Look through the entries below and extract exactly the lines from the one containing "- Path slack :: 3.855 ns" through the one containing "- start, declared", ends included.

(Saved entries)
↓

[src/rtl/axil_seq_pkg.sv]
// Shared types for the AXI-Lite configuration sequencer: op codes, FSM states and the command record.
package axil_seq_pkg;

  localparam int unsigned CMD_ADDR_MAX = 64;
  localparam int unsigned CMD_DATA_MAX = 64;

  localparam logic [1:0] RESP_OKAY = 2'd0;

  typedef enum logic [1:0] {
    OP_WRITE = 2'd0,
    OP_READ  = 2'd1,
    OP_POLL  = 2'd2,
    OP_END   = 2'd3
  } op_e;

  typedef enum logic [3:0] {
    IDLE      = 4'd0,
    FETCH     = 4'd1,
    WR        = 4'd2,
    WR_RESP   = 4'd3,
    RD        = 4'd4,
    RD_DATA   = 4'd5,
    POLL_WAIT = 4'd6,
    DONE      = 4'd7,
    ERR       = 4'd8
  } state_e;

  // Command record sized for the widest supported bus; callers use the low ADDR_W/DATA_W bits.
  typedef struct packed {
    op_e                     op;
    logic [CMD_ADDR_MAX-1:0] adr;
    logic [CMD_DATA_MAX-1:0] data;
  } cmd_t;

  function automatic logic is_idle(input state_e s);
    return (s == IDLE) || (s == DONE) || (s == ERR);
  endfunction

endpackage
--- config.mk ---
export PLATFORM = sky130hd
export DESIGN_NAME = dot_pipe_flat
export DESIGN_NICKNAME = d
export VERILOG_FILES = /design/src/rtl/dot_pipe_if.sv /design/src/rtl/dot_pipe.sv /design/src/flat_wrapper.sv
export SDC_FILE = /design/constraint.sdc
export NUM_CORES = 1
export LEC_CHECK = 0
export ABC_CLOCK_PERIOD_IN_PS = 5200
export CAP_MARGIN = 20
export CORE_UTILIZATION = 56
export DETAILED_ROUTE_END_ITERATION = 8
export GPL_TIMING_DRIVEN = 0
export PLACE_DENSITY = 0.78
export SETUP_SLACK_MARGIN = 0.3
export SLEW_MARGIN = 20
export SYNTH_ARGS = -nofsm -noshare
export SYNTH_HDL_FRONTEND = slang
export SYNTH_SLANG_ARGS = --single-unit
--- constraint.sdc ---
create_clock -name clk -period 5.2 [get_ports clk]
set_input_delay 0.78 -clock clk [delete_from_list [all_inputs] [get_ports clk]]
set_output_delay 0.78 -clock clk [all_outputs]
set_load 0.005 [all_outputs]
<file path="src/rtl/regfile_decode.sv">
// Y86-64 decode stage: source-register selection, a register file with
// write-first bypass from the E and M writeback ports, and a one-entry output register.
module regfile_decode #(
  parameter int               WIDTH    = 64,
  parameter int               NREGS    = 15,
  parameter int               RSP_ID   = 4,
  parameter logic [WIDTH-1:0] RSP_INIT = '0
) (
  input  logic             clk,
  input  logic             rst,
  input  logic             in_valid,
  output logic             in_ready,
  input  logic [3:0]       icode,
  input  logic [3:0]       rA,
  input  logic [3:0]       rB,
  input  logic [3:0]       dstE,
  input  logic [WIDTH-1:0] valE,
  input  logic [3:0]       dstM,
  input  logic [WIDTH-1:0] valM,
  output logic             out_valid,
  input  logic             out_ready,
  output logic [3:0]       out_icode,
  output logic [3:0]       srcA,
  output logic [3:0]       srcB,
  output logic [WIDTH-1:0] valA,
  output logic [WIDTH-1:0] valB,
  output logic             ins_err
);

  localparam logic [4:0] NREGS_L = 5'(NREGS);
  localparam logic [3:0] RSP     = 4'(RSP_ID);
  localparam logic [3:0] RNONE   = 4'hF;

  // Handshake: a transfer happens on a rising edge where valid && ready.
  // in_ready is a function of out_valid/out_ready only, so the stage runs
  // at one instruction per cycle while the consumer keeps taking results.
  logic accept;
  assign in_ready = !out_valid || out_ready;
  assign accept   = in_valid && in_ready;

  function automatic logic id_ok(input logic [3:0] id);
    return {1'b0, id} < NREGS_L;
  endfunction

  logic e_ok, m_ok;
  assign e_ok = id_ok(dstE);
  assign m_ok = id_ok(dstM);

  // Register storage: 16 slots so any 4-bit ID indexes safely; slots at or
  // above NREGS are tied to zero and never stored.
  logic [WIDTH-1:0] regs [16];

  for (genvar g = 0; g < 16; g++) begin : g_reg
    if (g < NREGS) begin : g_impl
      always_ff @(posedge clk) begin
        if (rst) begin
          regs[g] <= (g == RSP_ID) ? RSP_INIT : '0;
        end else if (m_ok && dstM == 4'(g)) begin
          regs[g] <= valM;
        end else if (e_ok && dstE == 4'(g)) begin
          regs[g] <= valE;
        end
      end
    end else begin : g_absent
      assign regs[g] = '0;
    end
  end

  // M is checked before E so a popq %rsp sees the loaded value.
  function automatic logic [WIDTH-1:0] read_op(input logic [3:0] id);
    logic [WIDTH-1:0] r;
    r = '0;
    if (id_ok(id)) begin
      if (m_ok && dstM == id)      r = valM;
      else if (e_ok && dstE == id) r = valE;
      else                         r = regs[id];
    end
    return r;
  endfunction

  logic [3:0]       src_a_d, src_b_d;
  logic [WIDTH-1:0] val_a_d, val_b_d;
  logic             err_d;

  always_comb begin
    src_a_d = RNONE;
    src_b_d = RNONE;
    case (icode)
      4'h2, 4'h4, 4'h6, 4'hA: src_a_d = rA;
      4'h9, 4'hB:             src_a_d = RSP;
      default:                src_a_d = RNONE;
    endcase
    case (icode)
      4'h4, 4'h5, 4'h6:       src_b_d = rB;
      4'h8, 4'h9, 4'hA, 4'hB: src_b_d = RSP;
      default:                src_b_d = RNONE;
    endcase
  end

  assign err_d   = icode > 4'hB;
  assign val_a_d = read_op(src_a_d);
  assign val_b_d = read_op(src_b_d);

  // Captured operands are frozen; later writes to the same register are the
  // consumer's hazard to resolve.
  always_ff @(posedge clk) begin
    if (rst) begin
      out_valid <= 1'b0;
      out_icode <= 4'h0;
      srcA      <= RNONE;
      srcB      <= RNONE;
      valA      <= '0;
      valB      <= '0;
      ins_err   <= 1'b0;
    end else if (accept) begin
      out_valid <= 1'b1;
      out_icode <= icode;
      srcA      <= src_a_d;
      srcB      <= src_b_d;
      valA      <= val_a_d;
      valB      <= val_b_d;
      ins_err   <= err_d;
    end else if (out_ready) begin
      out_valid <= 1'b0;
    end
  end

endmodule

</file>
<file path="config.mk">
export PLATFORM = sky130hd
export DESIGN_NAME = regfile_decode
export DESIGN_NICKNAME = d
export VERILOG_FILES = /design/src/rtl/regfile_decode.sv
export SDC_FILE = /design/constraint.sdc
export NUM_CORES = 2
export LEC_CHECK = 0
export CAP_MARGIN = 40
export CORE_AREA = 2 2 307 613
export CTS_BUF_LIST = sky130_fd_sc_hd__clkbuf_4
export DETAILED_ROUTE_END_ITERATION = 8
export DIE_AREA = 0 0 309 615
export HOLD_SLACK_MARGIN = 0.03
export PLACE_DENSITY = 0.62
export SETUP_SLACK_MARGIN = 0.05
export SLEW_MARGIN = 20
export SYNTH_ARGS = -nofsm -noshare
export SYNTH_HDL_FRONTEND = slang
export SYNTH_SLANG_ARGS = --single-unit
export TNS_END_PERCENT = 20
</file>
<file path="constraint.sdc">
create_clock -name clk -period 7.7 [get_ports clk]
set_input_delay 1.54 -clock clk [delete_from_list [all_inputs] [get_ports clk]]
set_output_delay 1.54 -clock clk [all_outputs]
set_load 0.02 [all_outputs]
</file>
* Word level (Yosys, flattened, before mapping)
Cells that the tools add are included.
** Cells by class
- $lt $le $gt $ge :: 7
- Divide/modulo/power cells :: 0
- Equal/unequal tests :: 40
- Shift operators :: 0
- Multiply operators :: 0
- Reduce and logical (&&, ||, !) cells :: 59
- Multiplexer cells :: 46
- Bitwise operators :: 2
- Add/subtract/negate cells :: 0
** Operators by type and width (number)
- 64-bit 2-to-1 mux :: 40
- 64-bit binary-select mux with 4-bit select :: 2
- 4-bit equality test (second input constant) :: 18
- 4-bit by 3-bit equality test with 1-bit output (second input constant) :: 11
- 1-bit logical AND :: 35
- 2-bit nonzero test :: 16
- 4-bit by 2-bit equality test with 1-bit output (second input constant) :: 5
- 4-bit equality test :: 4
- 4-bit < comparator (second input constant) :: 4
- 4-bit case mux with 2 select lines :: 2
- 5-bit greater-or-equal comparator (second input constant) :: 2
- 4-bit NOT with 5-bit output :: 2
- 4-bit by 1-bit equality test with 1-bit output (second input constant) :: 2
- 4-bit zero test :: 2
- 4-bit OR reduction :: 2
- 4-bit greater-than comparator (second input constant) :: 1
- 3-bit OR reduction :: 1
- 1-bit 2-to-1 mux :: 2
- 2-bit OR reduction :: 1
- 1-bit zero test :: 1
- 1-bit logical OR :: 1
** Storage, ports and cells
- RAM bits :: 0
- Input port bits :: 152
- Memory bits (read-only) :: 0
- Memories :: 0
- Logic and storage cells :: 176
- Latch bits :: 0
- Output and inout bits :: 143
- Register bits :: 1102

* Logic depth before layout (Yosys ltp)
- Word-level depth :: 10
- Depth in mapped cells :: 13
- Mapped depth without buffers :: 7

* Least setup slack after synthesis
Ideal clock, no wire load.
- Path type :: in2reg
- From :: input port icode[1]
- To :: register valB[60]
- Data arrival time :: 3.723 ns
- Setup time :: 0.122 ns
- Stages :: 12
- Required time :: 7.578 ns
- Path slack :: 3.855 ns
- Path through :: clkbuf_2 -> a21bo_2 -> buf_6 -> or3_1 -> buf_2 -> buf_2 -> buf_6 -> a221oi_1 -> a311oi_1 -> a211oi_1 -> a21oi_1 -> a221o_1
** On the way
- Word-level cells in the longest chain between the ends :: 10
** Ends and longest elaborated chain
- start, declared :: line 13 : input logic [3:0] icode,
- 4-bit equality test or 4-bit by 3-bit equality test with 1-bit output (tied branches) :: line 93 : case (icode)
- 4-bit OR reduction or 3-bit OR reduction (tied branches) :: line 93
- 4-bit case mux with 2 select lines * :: line 93
- 4-bit NOT with 5-bit output (not written as such) :: line 76 : else r = regs[id];
- 64-bit binary-select mux with 4-bit select :: line 76
- 64-bit 2-to-1 mux (not written as such) (2 in a row) :: line 76
- 64-bit 2-to-1 mux :: line 75 : else if (e_ok && dstE == id) r = valE;
- 64-bit 2-to-1 mux :: line 74 : if (m_ok && dstM == id) r = valM;
- 64-bit 2-to-1 mux * :: line 73 : if (id_ok(id)) begin
- end signal, assigned :: line 121 : valB <= val_b_d;
- end, declared :: line 26 : output logic [WIDTH-1:0] valB,
Mark *: on every way between the ends. The rest lies on a longest branch, timed or not. The select of a mux whose other input is x is not followed.
A chain may end at the register's enable or synchronous reset.

* Worst setup path after layout
- From :: input port icode[0]
- To :: register valA[25]
** On the way
- Word-level cells in the longest chain between the ends :: 10
** Ends and longest elaborated chain
- 4-bit equality test (tied with other cells) :: line 88 : case (icode)
- 4-bit OR reduction or 2-bit OR reduction (tied branches) :: line 88
- 4-bit case mux with 2 select lines * :: line 88
- 4-bit NOT with 5-bit output (not written as such) :: line 76
- 64-bit binary-select mux with 4-bit select :: line 76
- 64-bit 2-to-1 mux (not written as such) (2 in a row) :: line 76
- 64-bit 2-to-1 mux :: line 75
- 64-bit 2-to-1 mux :: line 74
- 64-bit 2-to-1 mux * :: line 73
- end signal, assigned :: line 120 : valA <= val_a_d;
- end, declared :: line 25 : output logic [WIDTH-1:0] valA,
Marked as above.

==> flow_summary.yaml <==
global_route:
  grt_pass1_vias: 62500
  antenna_violations_before_repair: 44
  globalRouteTotalUtil_pct: 30.6
  grt_pass1_wl_um: 436000
  grt_start_max_net_pins: 199
  overflow: 0
yosys:
  synth-seq-area-share_pct: 34.2
  synth.cell_area_mm2: 0.0645
  netlist_top_cells_count: "mux2i_1 (1113), dfxtp_1 (1102), nor2_1 (1053), a211oi_1 (1039), clkbuf_1 (912)"
  postSynthRegisterBits: 1102
  yosys.area.top_type_share_pct: 34.2
  yosys.cell_types.count: 70
  synth_top_area_cell: "dfxtp_1"
  synthesis.instances: 7872
  synth-edff-count: 0
  synthTopCellsByArea: "dfxtp_1 (34%), mux2i_1 (17%), a211oi_1 (12%), nor2_1 (6.1%), clkbuf_1 (5.3%)"
  yosysWarningCount: 0
  synthesis.area_per_instance_um2: 8.19
  synth_fp_nets: 8024
  synthArstFlopShare_pct: 0
  synth_most_common_cell: "mux2i_1"
  synth_flop_cell: "dfxtp_1"
placed_design:
  gpl.final_weighted_congestion: 0.883
  dpl-instance-area_mm2: 0.0693
  port-buffer-count: 294
  half_perimeter_wire_length_after_detailed_placement_um: 166000
routing:
  vias: 68800
  route.detailed.wl_per_inst_um: 29.7
  ant_nets: 0
  drc: 0
  wl_um: 306000
  routed_via_density: 6.68
  detailedRoute.firstPassIterationCount: 9
  first_iter_violations: 11100
timing:
  clock_skew_ns: 0.0922
  final_max_slew_viol_count: 0
  worst-slew-pin-transition_ns: 1.30
  hold_violations: 0
  rsz0062_at_grt: "no"
  final_period_minus_worst_setup_slack_ns: 4.64
  fin_tns_setup_ns: 0
  fmax_ghz: 0.215
  maxSlewHeadroom_pct: 13.1
  min_period_over_period_pct: 60.3
  report.final.setup_viol: 0
die:
  fp.dieArea_mm2: 0.190
  die_h_um: 615
  area_of_the_core_mm2: 0.186
  std_cell_rows: 224
  die_w_um: 309
  io_pins: 295
  floorplan.initialDensity_pct: 34.8
critical_path:
  cp_arrival_ns: 5.85
  cp-startpoint: "icode[0]"
  critical-path-slowest-cell: "clkdlybuf4s50_1"
  setup.worst_path.start_class: "input port"
  maximum_fanout_along_the_worst_path: 21
  path_cells: "clkdlybuf4s50_1, o21bai_1, nor3_2, nor3_1, a211o_1, o21ba_4, nand2_4, buf_12, buf_4, o211ai_1"
  reg2reg_from: "out_valid"
  worstSetupPathType: "input port to flip-flop"
  critical-path-max-stage-delay_ns: 0.64
  worst-r2r-cell-count: 8
  critPathRequiredTime_ns: 8.91
  end_kind: "flip-flop"
power:
  max-vdd-ir-drop_mv: 0.147
  power.share.clock_pct: 38.3
  combinationalPowerShare_pct: 17.9
  pwr-share-seq_pct: 43.8
  power.density_mw_per_mm2: 194
  switchingPower_mw: 4.65
  power.internal_mw: 9.60
  static-leakage-power_nw: 24.2
  p_sw_share_pct: 32.6
clock_network:
  clk_latency_ns: 1.35
  post_cts_resized: 0
  cts_htree_levels: 5
  tritoncts: "done"
  cts.path.max_buffers: 4
  cts_root_buffer_type: "clkbuf_4"
  clkTransAtPathRegs_ns: 0.06
  post_cts_hold_buffer_count: 0
  cts_inserted_buffers: 306
  post-cts-setup-buffers: 0
  clock_sink_count: 1102
hold_path:
  worstHoldPathType: "flip-flop to flip-flop"
  worstHoldStart: "out_icode[0]"
  worst_hold_path.num_cells: 2
layout:
  seq_area_mm2: 0.0221
  fillerInstances: 18800
  multiInputGateArea_mm2: 0.0385
  nets: 7741
  post_route_cells_drive_above_1_share_pct: 10.1
  design_area_mm2: 0.0733
  flow.area_growth_from_synthesis_pct: 13.6
  post-route-util_pct: 39.5
run:
  cap_viol_max_count: 0
run_status:
  status: "complete, no violations"
==> cell usage in the layout (no fill, tap or decap), drive strengths merged, types with 79 or more instances in the layout <==
master	count
nand3	150
nor2	1053
dfxtp	1102
a21oi	192
nand2	809
buf	233
a221o	79
a31oi	87
a211oi	1039
clkbuf	455
clkdlybuf4s50	293
a22oi	115
a221oi	219
mux2i	1113
a311oi	182
==> kinds of logic after synthesis <==
family                 count (synthesis)  share of synthesized area [%]
multiplexers                        1127                           17.5
buffers and inverters               1145                           6.91
AO/OA/AOI/OAI                       2340                           27.8
AND/OR/NAND/NOR                     2151                           13.5
XOR/XNOR                               7                         0.0951
flip-flops                          1102                           34.2
==> metal layers <==
layer	track usage, %	vias up	part of all wire (%)
li1	-	29100	-
met5	0.749	-	0.11
met2	43.2	5573	41
met3	10.9	1217	15
met1	40.2	32800	38
met4	16.3	40	5.8
==> state kept, by name, indices dropped and copies added, names as in the netlist <==
name / count
regs: 960
valA: 64
valB: 64
out_icode: 4
srcA: 4
srcB: 4
ins_err: 1
out_valid: 1
==> power by group through the flow <==
stage	Combinational, mW	Clock [mW]	Sequential, mW
floorplan	1.51	0	6.31
global placement	2.36	0	6.35
detailed placement	2.42	0	6.35
CTS	2.43	5.47	6.22
global route	2.63	5.76	6.26
finish	2.55	5.46	6.24
==> cell type report <==
type | count | area share (%)
Multi-Input combinational cell | 5625 | 52.5
Clock inverter | 41 | 0.319
Tap cell | 2486 | 4.24
Inverter | 28 | 0.143
Antenna cell | 36 | 0.123
Clock buffer | 455 | 4.66
Sequential cell | 1102 | 30.1
Timing Repair Buffer | 526 | 7.94
==> worst max-delay path: cells and delay by family <==
family	cells	cell delay, ns
buf+inv	3	1.27
simple gates	3	1.28
compound gates	4	1.70
==> worst paths after layout <==
path              slack [ns]            to
hold reg to reg         0.45  out_icode[0]
hold / removal          0.45  out_icode[0]
setup reg to reg        4.12      valA[25]
setup / recovery        3.06      valA[25]
==> through the flow <==
| stage | total power, mW | std cells | setup WS [ns] | hold slack, ns |
|---|---|---|---|---|
| 3_5_place_dp | 8.77 | 9753 | 1.94 | 0.448 |
| 3_3_place_gp | 8.71 | 9710 | 1.87 | 0.442 |
| 6_report | 14.3 | 10300 | 3.06 | 0.455 |
| 4_1_cts | 14.1 | 10200 | 3.33 | 0.456 |
| 2_1_floorplan | 7.81 | 7872 | 3.86 | 0.525 |
| 5_1_grt | 14.6 | 10300 | 3.12 | 0.469 |
No activity file was read; power rests on OpenSTA's default activity.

↑

• **SOLUTION TO THIS EXERCISE**
- Path slack :: 3.855 ns
- Path through :: clkbuf_2 -> a21bo_2 -> buf_6 -> or3_1 -> buf_2 -> buf_2 -> buf_6 -> a221oi_1 -> a311oi_1 -> a211oi_1 -> a21oi_1 -> a221o_1
** On the way
- Word-level cells in the longest chain between the ends :: 10
** Ends and longest elaborated chain
- start, declared :: line 13 : input logic [3:0] icode,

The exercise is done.